BMC Endocrine Disorders (Jul 2020)
Unusual ectopic ACTH syndrome in a patient with orbital neuroendocrine tumor, resulted false-positive outcome of BIPSS:a case report
Abstract
Abstract Background Cushing’s syndrome has been described as a complex endocrine disorder characterized with high cortisol concentration. Correct and early diagnosis of Cushing’s syndrome is challenging. According to the latest guideline, bilateral inferior petrosal sinus sampling (BIPSS) is considered to be the gold standard for the differential diagnosis. However, in some unusual cases, this method may be false positive. Here, we presented a rare case of orbital neuroendocrine tumor secreting adrenocorticotrophic hormone with false positive inferior petrosal sinus sampling. Case presentation A 48-year-old woman was admitted to West China Hospital of Sichuan University, presenting with fatigue, whole body edema for 1 year, alopecia and skin pigmentation for 5 months.
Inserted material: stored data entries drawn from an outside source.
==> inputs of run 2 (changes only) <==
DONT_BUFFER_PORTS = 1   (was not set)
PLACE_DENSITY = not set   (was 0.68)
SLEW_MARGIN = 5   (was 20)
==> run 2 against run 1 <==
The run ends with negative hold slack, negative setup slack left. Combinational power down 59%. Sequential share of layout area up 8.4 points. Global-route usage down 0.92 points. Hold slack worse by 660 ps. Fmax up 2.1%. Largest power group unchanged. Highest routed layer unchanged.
Hormonal profiles including plasma cortisol and adrenocorticotrophic hormone (ACTH) measurements and low-dose dexamethasone inhibition test suggested that the patient had Cushing’s syndrome. However, during tumor location phase, the results of high-dose dexamethasone inhibition test (HDDST) contradicted desmopressin (DDAVP) stimulation test. Thus, BIPSS was employed, and its results indicated a pituitary origin. Interestingly, MRI of sellar region showed an innocent pituitary but caught a serendipitous lesion in the lateral rectus muscle of left eye, which was later proved to be an orbital neuroendocrine tumor secreting ACTH by pathological and immunohistochemical results. ACTH level of the patients was < 0.1 ng/L and cortisol level was 51.61 nmol/L 1 week after surgery. At 24 months follow-up, the patient appeared stable with no complaints nor any symptoms of Cushing’s syndrome, including moon face, purple striate and central obesity. The patient’s life quality also improved significantly. Conclusion We reported a rare case of endogenous Cushing’s syndrome due to ectopic ACTH secreting from an orbital neuroendocrine tumor. This unique case of orbital EAS suggests that orbital venous blood backflow, owning to abnormal anatomic structures, may possibly lead to false positive BIPSS results.